◆ **REQUIRED ACTION**: Look through the records below for the line holding "clock_path_buffers = 3". Write it out exactly, with each following line through the line holding "port_buffers = 69".

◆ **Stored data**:
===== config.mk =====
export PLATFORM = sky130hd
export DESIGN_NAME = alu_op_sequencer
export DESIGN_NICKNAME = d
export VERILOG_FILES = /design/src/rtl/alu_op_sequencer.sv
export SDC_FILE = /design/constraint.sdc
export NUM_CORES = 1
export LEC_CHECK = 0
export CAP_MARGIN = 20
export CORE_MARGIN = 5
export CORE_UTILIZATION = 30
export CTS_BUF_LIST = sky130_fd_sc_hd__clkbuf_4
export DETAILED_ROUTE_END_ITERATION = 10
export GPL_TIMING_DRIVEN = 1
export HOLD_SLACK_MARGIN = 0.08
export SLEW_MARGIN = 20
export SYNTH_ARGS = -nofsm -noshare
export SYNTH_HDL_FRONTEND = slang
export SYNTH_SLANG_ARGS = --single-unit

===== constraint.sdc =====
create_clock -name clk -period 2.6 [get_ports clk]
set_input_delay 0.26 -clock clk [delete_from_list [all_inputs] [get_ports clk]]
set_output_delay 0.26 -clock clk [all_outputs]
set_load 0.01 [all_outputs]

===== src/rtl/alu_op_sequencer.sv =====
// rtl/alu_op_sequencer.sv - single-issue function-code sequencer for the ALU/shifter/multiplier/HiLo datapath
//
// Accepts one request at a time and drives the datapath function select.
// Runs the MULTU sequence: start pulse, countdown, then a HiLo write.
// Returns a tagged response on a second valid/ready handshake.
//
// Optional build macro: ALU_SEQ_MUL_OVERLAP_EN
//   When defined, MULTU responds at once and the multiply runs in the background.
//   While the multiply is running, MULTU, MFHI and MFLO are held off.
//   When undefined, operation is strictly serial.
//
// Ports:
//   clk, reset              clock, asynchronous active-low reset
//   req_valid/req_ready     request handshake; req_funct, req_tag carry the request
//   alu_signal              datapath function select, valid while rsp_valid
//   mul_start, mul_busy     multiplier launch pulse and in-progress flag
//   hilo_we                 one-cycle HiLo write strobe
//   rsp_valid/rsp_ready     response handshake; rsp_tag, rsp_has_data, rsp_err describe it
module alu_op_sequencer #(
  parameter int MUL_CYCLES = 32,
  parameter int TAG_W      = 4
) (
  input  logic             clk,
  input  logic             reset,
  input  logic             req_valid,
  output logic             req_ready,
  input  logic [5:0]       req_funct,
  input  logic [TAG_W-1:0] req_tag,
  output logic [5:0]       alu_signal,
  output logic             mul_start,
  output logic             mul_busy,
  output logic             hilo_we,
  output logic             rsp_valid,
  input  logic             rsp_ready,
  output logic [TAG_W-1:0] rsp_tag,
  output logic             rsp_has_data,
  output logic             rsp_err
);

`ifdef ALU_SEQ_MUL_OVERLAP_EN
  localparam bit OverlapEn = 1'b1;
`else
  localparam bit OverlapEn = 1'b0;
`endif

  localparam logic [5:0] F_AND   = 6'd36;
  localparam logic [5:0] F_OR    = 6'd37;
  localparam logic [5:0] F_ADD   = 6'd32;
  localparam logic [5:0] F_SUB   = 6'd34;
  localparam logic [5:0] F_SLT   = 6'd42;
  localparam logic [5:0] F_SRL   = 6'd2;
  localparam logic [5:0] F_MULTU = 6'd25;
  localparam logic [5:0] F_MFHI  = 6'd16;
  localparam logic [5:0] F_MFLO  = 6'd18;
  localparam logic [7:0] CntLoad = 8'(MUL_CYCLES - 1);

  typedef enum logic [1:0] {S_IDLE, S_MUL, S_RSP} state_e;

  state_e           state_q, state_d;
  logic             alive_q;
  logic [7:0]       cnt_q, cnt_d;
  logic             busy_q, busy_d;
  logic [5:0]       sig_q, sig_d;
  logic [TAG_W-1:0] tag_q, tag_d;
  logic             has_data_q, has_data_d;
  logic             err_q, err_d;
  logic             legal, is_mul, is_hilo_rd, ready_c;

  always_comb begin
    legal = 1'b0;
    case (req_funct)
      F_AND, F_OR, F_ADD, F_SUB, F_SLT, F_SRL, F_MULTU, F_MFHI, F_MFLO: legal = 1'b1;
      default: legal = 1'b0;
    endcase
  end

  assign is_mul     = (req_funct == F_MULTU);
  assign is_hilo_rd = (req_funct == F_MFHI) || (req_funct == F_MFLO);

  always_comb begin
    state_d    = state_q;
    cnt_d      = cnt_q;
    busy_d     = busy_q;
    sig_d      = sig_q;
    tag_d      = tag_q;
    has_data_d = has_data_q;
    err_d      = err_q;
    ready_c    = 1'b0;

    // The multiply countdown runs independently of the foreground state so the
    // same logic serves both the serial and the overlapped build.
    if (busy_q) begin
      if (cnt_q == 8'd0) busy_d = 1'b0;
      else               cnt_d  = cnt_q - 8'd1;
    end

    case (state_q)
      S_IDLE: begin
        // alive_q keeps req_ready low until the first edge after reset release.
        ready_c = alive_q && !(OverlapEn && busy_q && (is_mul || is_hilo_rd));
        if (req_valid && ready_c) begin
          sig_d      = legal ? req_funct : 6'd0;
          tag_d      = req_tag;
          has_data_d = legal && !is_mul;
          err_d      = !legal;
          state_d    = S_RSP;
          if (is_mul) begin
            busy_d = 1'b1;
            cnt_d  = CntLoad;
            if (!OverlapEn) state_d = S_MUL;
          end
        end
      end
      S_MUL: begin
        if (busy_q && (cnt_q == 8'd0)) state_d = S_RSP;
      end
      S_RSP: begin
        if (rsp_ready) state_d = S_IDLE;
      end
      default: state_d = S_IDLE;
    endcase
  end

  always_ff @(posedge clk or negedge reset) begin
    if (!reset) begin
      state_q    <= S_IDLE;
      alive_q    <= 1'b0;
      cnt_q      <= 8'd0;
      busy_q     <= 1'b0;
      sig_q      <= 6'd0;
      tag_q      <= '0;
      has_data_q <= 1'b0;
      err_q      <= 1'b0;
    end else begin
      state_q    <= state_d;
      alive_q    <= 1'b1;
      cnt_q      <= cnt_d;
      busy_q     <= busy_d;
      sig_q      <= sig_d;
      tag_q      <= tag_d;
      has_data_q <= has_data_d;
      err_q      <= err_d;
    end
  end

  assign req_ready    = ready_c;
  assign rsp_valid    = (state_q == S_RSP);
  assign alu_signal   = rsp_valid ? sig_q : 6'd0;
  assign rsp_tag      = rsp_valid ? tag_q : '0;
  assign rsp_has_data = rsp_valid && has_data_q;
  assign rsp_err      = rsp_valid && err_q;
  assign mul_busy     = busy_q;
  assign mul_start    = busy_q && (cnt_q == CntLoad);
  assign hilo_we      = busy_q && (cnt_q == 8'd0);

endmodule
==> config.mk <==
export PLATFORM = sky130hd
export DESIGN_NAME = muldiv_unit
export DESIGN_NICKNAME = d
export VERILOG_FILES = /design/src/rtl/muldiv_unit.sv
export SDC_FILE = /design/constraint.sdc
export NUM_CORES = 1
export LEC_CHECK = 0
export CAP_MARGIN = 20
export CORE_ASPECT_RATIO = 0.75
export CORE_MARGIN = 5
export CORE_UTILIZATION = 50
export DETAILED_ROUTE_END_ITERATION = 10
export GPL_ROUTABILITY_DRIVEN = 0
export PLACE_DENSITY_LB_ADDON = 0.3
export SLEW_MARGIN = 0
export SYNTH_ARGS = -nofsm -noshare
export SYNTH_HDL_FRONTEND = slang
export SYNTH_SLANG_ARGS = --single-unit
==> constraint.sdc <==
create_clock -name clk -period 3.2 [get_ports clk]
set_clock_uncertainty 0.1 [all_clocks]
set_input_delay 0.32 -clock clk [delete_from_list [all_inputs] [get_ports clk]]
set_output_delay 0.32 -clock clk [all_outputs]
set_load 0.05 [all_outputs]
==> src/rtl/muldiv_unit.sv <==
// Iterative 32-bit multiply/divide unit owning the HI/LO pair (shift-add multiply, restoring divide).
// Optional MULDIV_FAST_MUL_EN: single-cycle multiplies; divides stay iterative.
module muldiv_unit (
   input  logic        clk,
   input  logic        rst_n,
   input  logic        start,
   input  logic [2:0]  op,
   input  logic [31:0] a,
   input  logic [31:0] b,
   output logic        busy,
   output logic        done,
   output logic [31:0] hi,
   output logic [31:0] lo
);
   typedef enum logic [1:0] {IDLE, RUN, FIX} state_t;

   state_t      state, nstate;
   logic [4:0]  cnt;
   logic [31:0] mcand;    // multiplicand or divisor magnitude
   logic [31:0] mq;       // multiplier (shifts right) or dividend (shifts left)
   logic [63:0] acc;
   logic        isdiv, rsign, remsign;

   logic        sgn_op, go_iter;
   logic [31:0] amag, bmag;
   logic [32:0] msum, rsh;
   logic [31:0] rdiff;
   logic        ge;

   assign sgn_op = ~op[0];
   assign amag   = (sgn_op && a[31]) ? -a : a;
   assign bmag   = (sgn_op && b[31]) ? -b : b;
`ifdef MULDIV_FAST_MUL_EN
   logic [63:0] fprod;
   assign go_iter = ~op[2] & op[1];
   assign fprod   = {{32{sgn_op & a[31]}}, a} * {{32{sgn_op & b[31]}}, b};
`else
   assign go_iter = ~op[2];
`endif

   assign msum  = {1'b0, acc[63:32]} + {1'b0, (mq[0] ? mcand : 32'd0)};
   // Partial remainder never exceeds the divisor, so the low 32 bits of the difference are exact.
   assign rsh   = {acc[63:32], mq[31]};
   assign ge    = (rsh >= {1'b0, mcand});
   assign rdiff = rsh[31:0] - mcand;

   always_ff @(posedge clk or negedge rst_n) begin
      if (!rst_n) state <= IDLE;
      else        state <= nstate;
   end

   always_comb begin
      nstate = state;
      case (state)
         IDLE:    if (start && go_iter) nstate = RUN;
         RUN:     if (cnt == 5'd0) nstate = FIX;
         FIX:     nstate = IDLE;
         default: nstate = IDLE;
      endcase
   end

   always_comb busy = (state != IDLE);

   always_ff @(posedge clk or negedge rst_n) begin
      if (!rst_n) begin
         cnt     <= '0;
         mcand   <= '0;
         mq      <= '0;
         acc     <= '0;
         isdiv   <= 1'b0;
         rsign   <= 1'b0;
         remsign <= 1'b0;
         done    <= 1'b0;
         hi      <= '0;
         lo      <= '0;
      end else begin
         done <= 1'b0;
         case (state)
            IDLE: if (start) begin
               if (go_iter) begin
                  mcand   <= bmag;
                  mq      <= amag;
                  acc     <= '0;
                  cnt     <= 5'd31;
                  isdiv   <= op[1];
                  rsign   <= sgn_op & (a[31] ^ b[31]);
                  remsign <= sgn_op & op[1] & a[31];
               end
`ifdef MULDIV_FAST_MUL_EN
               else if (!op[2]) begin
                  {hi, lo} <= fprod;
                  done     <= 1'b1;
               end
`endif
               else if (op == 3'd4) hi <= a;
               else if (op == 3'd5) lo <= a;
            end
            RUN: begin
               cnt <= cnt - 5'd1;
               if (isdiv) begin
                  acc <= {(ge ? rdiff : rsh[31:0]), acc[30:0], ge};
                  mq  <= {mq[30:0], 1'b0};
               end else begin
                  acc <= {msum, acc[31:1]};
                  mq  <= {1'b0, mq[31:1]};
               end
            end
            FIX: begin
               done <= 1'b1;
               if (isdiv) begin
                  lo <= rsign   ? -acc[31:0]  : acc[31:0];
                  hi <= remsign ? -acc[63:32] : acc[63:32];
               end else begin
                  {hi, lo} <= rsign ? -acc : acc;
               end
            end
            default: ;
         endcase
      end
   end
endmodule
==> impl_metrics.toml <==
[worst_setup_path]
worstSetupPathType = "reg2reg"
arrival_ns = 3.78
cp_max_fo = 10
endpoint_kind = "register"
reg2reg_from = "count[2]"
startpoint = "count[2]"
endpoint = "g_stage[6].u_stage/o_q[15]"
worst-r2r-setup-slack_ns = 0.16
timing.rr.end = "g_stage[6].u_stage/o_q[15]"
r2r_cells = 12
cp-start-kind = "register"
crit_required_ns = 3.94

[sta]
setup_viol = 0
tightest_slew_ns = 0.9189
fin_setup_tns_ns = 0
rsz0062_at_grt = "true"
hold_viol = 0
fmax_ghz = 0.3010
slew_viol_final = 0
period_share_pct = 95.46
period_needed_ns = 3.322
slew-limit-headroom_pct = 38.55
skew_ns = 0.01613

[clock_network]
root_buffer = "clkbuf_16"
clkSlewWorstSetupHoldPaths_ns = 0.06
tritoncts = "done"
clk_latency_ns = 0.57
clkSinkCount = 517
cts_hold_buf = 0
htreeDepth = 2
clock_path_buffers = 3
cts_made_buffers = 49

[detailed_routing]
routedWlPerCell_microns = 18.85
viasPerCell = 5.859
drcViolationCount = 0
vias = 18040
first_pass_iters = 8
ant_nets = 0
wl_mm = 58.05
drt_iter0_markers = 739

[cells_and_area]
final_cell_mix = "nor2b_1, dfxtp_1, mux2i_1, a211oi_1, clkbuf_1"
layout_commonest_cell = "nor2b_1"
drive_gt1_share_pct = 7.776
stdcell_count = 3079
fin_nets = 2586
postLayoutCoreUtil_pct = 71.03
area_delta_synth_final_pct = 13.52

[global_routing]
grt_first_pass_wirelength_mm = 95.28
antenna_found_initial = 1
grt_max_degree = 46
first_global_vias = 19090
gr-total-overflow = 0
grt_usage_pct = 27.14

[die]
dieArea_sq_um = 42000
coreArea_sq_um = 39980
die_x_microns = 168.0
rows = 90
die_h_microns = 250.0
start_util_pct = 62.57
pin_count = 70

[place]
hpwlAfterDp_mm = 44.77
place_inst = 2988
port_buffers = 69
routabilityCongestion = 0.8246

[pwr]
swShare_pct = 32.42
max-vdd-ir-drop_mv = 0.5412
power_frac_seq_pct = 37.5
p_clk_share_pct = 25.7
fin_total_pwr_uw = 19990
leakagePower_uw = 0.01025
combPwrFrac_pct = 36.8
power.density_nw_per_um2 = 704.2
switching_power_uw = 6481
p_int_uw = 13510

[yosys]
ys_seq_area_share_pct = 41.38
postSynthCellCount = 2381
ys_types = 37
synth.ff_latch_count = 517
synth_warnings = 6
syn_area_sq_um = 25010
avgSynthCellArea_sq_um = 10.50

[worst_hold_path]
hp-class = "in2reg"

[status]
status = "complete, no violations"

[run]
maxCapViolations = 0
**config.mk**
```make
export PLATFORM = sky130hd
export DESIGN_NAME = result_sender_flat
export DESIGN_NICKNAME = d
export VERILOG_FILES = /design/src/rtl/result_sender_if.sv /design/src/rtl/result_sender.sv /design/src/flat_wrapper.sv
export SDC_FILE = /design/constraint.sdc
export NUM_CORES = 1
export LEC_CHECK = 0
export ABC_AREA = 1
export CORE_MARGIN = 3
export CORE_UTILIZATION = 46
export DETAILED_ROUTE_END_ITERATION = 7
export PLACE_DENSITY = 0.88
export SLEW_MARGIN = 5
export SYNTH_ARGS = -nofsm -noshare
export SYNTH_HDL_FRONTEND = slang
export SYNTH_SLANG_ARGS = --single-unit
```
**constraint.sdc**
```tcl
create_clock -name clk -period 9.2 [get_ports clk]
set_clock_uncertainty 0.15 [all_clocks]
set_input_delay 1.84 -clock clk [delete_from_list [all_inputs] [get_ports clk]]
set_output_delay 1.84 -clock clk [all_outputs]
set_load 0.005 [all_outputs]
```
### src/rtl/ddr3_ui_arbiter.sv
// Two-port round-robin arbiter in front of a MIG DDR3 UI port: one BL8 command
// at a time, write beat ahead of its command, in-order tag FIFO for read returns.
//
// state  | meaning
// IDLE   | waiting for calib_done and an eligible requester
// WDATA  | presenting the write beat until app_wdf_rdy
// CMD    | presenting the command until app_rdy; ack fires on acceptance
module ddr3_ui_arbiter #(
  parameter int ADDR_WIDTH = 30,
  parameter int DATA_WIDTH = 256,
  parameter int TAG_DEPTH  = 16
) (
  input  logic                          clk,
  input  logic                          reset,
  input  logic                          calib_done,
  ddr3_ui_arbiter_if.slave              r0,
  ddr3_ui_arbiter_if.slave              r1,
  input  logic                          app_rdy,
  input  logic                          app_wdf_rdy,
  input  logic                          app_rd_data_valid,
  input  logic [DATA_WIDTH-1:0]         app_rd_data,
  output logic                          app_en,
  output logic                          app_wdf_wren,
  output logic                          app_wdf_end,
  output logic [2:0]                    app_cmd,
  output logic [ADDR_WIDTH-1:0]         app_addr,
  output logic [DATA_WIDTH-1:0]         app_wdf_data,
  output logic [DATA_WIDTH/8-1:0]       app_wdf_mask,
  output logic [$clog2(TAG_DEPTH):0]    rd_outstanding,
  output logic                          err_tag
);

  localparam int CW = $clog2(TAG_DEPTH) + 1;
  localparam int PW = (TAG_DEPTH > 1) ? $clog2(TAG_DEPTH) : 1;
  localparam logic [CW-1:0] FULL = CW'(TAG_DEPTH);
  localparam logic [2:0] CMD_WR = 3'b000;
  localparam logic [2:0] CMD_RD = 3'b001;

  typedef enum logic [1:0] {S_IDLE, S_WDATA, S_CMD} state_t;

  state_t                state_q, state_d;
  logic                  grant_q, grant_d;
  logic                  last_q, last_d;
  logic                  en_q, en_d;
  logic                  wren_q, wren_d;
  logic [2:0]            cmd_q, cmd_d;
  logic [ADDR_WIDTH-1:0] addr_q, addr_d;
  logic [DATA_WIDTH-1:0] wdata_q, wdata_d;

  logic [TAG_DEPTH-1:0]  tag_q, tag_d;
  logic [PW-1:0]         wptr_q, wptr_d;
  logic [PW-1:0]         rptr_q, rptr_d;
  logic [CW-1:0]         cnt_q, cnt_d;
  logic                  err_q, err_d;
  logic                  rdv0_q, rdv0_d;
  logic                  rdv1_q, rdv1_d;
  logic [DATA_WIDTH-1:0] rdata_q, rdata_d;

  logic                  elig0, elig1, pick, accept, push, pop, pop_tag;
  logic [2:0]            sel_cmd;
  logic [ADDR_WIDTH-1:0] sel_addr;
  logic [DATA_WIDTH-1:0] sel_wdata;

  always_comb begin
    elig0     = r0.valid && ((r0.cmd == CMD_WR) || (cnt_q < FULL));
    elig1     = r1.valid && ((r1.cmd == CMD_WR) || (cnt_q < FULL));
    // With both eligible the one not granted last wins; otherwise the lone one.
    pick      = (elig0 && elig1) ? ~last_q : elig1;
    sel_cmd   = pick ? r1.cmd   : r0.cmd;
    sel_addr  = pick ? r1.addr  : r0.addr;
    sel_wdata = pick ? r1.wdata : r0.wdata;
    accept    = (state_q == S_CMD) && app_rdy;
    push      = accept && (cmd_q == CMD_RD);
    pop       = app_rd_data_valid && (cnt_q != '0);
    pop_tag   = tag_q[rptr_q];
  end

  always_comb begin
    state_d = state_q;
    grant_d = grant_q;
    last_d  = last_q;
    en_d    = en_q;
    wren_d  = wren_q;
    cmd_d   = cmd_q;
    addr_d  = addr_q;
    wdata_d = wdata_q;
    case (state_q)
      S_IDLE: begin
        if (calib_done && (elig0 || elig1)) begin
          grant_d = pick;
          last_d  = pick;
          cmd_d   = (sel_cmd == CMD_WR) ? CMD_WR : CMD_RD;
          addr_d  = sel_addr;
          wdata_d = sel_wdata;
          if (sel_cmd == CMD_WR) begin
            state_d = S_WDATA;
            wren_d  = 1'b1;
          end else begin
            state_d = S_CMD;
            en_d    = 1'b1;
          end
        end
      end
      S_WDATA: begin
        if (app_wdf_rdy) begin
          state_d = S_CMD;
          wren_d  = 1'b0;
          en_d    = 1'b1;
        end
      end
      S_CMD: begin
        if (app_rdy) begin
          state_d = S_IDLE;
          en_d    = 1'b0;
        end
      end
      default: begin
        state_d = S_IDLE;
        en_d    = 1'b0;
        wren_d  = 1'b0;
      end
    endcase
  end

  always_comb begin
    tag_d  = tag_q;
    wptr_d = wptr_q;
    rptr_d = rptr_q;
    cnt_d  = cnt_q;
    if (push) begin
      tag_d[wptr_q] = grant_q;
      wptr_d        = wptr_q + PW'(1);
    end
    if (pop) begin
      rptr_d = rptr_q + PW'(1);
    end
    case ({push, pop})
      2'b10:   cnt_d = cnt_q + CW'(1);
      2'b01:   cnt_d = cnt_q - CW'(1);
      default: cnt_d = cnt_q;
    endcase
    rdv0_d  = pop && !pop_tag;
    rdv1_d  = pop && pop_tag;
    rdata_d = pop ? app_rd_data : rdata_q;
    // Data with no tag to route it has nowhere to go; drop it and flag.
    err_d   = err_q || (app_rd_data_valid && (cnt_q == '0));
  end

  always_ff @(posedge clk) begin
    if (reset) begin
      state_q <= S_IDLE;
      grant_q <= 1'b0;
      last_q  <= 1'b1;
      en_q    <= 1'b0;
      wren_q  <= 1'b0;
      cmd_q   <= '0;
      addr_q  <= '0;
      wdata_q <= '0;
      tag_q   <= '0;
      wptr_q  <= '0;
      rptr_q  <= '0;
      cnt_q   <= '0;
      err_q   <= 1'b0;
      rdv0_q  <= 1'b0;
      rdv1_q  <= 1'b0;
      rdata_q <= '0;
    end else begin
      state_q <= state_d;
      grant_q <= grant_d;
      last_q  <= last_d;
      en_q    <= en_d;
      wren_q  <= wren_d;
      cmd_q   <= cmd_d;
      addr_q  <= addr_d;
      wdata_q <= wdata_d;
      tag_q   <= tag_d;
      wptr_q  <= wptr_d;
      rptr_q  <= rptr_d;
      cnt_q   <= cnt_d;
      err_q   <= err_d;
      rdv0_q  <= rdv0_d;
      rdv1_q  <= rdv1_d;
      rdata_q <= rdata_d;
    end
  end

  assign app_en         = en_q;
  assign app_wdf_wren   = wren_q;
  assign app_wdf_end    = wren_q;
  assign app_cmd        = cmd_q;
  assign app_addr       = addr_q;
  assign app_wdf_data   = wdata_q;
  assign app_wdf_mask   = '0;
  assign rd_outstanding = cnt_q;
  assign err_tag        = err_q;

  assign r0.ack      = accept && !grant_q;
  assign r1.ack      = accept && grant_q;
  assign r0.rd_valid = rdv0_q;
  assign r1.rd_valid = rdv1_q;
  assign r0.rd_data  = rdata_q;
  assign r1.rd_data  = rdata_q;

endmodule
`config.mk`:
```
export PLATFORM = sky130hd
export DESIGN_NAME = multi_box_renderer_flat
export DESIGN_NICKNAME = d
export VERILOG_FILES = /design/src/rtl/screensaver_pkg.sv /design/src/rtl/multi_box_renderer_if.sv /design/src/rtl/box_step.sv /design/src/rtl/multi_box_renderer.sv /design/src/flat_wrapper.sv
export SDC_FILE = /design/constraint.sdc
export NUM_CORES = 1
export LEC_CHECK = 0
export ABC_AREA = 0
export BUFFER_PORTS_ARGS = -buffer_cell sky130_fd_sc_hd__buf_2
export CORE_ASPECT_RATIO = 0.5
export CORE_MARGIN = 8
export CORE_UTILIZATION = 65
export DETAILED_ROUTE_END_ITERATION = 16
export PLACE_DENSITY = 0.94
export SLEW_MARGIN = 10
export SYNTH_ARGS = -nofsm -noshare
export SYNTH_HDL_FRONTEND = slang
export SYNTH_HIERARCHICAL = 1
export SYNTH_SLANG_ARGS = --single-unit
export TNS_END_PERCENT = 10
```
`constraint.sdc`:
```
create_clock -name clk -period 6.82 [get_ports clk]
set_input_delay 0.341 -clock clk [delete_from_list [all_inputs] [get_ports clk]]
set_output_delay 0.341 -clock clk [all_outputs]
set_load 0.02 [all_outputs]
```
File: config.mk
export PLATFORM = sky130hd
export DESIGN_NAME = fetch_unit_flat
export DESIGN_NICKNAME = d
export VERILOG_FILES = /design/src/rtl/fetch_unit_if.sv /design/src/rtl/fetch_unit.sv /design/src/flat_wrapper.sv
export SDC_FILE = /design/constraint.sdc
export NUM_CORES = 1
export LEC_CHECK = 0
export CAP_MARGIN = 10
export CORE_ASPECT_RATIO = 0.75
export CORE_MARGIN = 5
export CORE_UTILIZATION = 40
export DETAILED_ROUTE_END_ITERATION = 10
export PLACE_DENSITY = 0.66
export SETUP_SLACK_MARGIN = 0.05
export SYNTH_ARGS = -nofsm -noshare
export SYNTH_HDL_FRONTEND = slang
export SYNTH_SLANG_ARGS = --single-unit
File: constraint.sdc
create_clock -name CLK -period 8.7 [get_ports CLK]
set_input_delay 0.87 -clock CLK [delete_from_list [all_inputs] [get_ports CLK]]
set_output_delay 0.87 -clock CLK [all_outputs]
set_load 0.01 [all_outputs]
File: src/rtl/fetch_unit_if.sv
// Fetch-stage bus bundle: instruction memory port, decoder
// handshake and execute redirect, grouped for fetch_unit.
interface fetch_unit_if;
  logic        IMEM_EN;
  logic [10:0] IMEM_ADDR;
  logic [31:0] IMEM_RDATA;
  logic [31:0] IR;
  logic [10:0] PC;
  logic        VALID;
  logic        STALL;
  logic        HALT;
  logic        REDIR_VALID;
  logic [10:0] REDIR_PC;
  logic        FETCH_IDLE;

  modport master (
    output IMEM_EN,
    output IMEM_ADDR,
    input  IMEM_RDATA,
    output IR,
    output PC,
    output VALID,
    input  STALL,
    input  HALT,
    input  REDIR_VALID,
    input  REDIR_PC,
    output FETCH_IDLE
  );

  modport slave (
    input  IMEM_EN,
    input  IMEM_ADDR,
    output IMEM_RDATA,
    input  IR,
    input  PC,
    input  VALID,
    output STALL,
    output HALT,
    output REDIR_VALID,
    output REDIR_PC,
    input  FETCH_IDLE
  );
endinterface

◆ **RESPONSE TO THE TASK**:
clock_path_buffers = 3
cts_made_buffers = 49

[detailed_routing]
routedWlPerCell_microns = 18.85
viasPerCell = 5.859
drcViolationCount = 0
vias = 18040
first_pass_iters = 8
ant_nets = 0
wl_mm = 58.05
drt_iter0_markers = 739

[cells_and_area]
final_cell_mix = "nor2b_1, dfxtp_1, mux2i_1, a211oi_1, clkbuf_1"
layout_commonest_cell = "nor2b_1"
drive_gt1_share_pct = 7.776
stdcell_count = 3079
fin_nets = 2586
postLayoutCoreUtil_pct = 71.03
area_delta_synth_final_pct = 13.52

[global_routing]
grt_first_pass_wirelength_mm = 95.28
antenna_found_initial = 1
grt_max_degree = 46
first_global_vias = 19090
gr-total-overflow = 0
grt_usage_pct = 27.14

[die]
dieArea_sq_um = 42000
coreArea_sq_um = 39980
die_x_microns = 168.0
rows = 90
die_h_microns = 250.0
start_util_pct = 62.57
pin_count = 70

[place]
hpwlAfterDp_mm = 44.77
place_inst = 2988
port_buffers = 69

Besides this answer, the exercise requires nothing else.